- April 10, 2007
- Posted by: Dave Kurlan
- Category: Understanding the Sales Force
Give me a break. Another blogger is trying to convince you that your selling process is obsolete. Well, yeah, the selling systems from 50 years ago, despite their continued uses, are obsolete, but not so for many of the selling systems in place today. Geoffrey James, a freelance writer and author, but not a sales expert, has recently written about this subject and I strongly disagree with what he wrote. In his most recent post, Is Your Sales Process Obsolete?, he makes some errant assumptions about the assumptions your salespeople are making.
While some of what he writes is true to an extent, it is not true about all products, services and companies.

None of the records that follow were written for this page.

==> ./design.v <==
module subseq_sum(input clk,
	          input rst,
		  input valid_in,
		  input signed [7:0] data_in,
		  output valid_out,
		  output unsigned [11:0] max_sum);
    parameter IDLE  = 3'b000;
    parameter READ  = 3'b001;
    parameter INIT  = 3'b010;
    parameter STEP3 = 3'b011;
    parameter STEP4 = 3'b100;
    parameter STEP5 = 3'b101;
    parameter STEP6 = 3'b110;
    parameter OUTP  = 3'b111;
    reg [2:0] curr_state;
    reg [2:0] next_state;
    reg _rst;
    reg vout;
    reg signed [7:0] data_array [0:7];
    reg signed [11:0] m_sum;
    reg signed [11:0] sum;
    reg signed [11:0] p_sum;
    reg [3:0] count, i;
    always@(posedge clk) begin
	if (~_rst && rst) begin
	    curr_state <= IDLE;
	end
	else curr_state <= next_state;
	_rst <= rst;
    end
    always@(*) begin
	case(curr_state)
	    IDLE    : if (valid_in) next_state = READ;
		      else begin
			count = 0;
			if (_rst) begin
			    vout = 0;
			    m_sum = 0;
			end
			else if (vout) begin
			    vout = 0;
			    m_sum = 0;
			end
			next_state = IDLE;
		      end
	    READ    : if (count < 8) begin
			data_array[count] = data_in;
			count = count + 1;
			next_state = READ;
		      end
		      else next_state = INIT;
	    INIT    : begin
			i = 0;
			p_sum = 0;
			sum = 0;
			next_state = STEP3;
		      end
	    STEP3   : begin
			p_sum = p_sum + data_array[i];
			next_state = STEP4;
		      end
	    STEP4   : begin
			if (p_sum < 0) p_sum = 0;
			next_state = STEP5;
		      end
	    STEP5   : begin
			if (sum < p_sum) sum = p_sum;
			next_state = STEP6;
		      end
	    STEP6   : begin
			if (i < 8) begin
			    i = i + 1;
			    next_state = STEP3;
			end
			else next_state = OUTP;
		      end
	    OUTP    : begin
			vout = 1;
			m_sum = sum;
			next_state = IDLE;
		      end
	    default : next_state = IDLE;
	endcase
    end
    assign valid_out = vout;
    assign max_sum = m_sum;
endmodule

While many products and services are simply being bought, not sold, there are still a great number of products and services that are and will continue to be sold. These include complex products and services as well as high-priced products and services and customized products and services.
While it’s important to consider how the customer wishes to be sold, a salesperson can’t abandon a selling process while the customer/prospect uses one salesperson against the other to commoditize the offering. The salesperson still requires a road map and my process, introduced in Baseline Selling, identifies points in time, as opposed to sequential steps.
If salespeople waited until prospects were ready, they would be in competitive situations always – “I know what I want, now I just have to decide who to buy from.” While they may know what they want, without a salesperson to ask the right questions, they may not know what they need!
While some prospects will simply say “yes” at closing time, most won’t, even when they’re ready. They need to be closed. Effective salespeople help prospects make decisions to buy what they need. Left to their own devices, prospects often fail to act at all.
While the economy won’t come to a standstill, if everyone in sales moved to the customer centric model, there would be an awful lot of expensive, complex, custom-built products and services that would be sitting on shelves, with salespeople no longer able to demonstrate their value.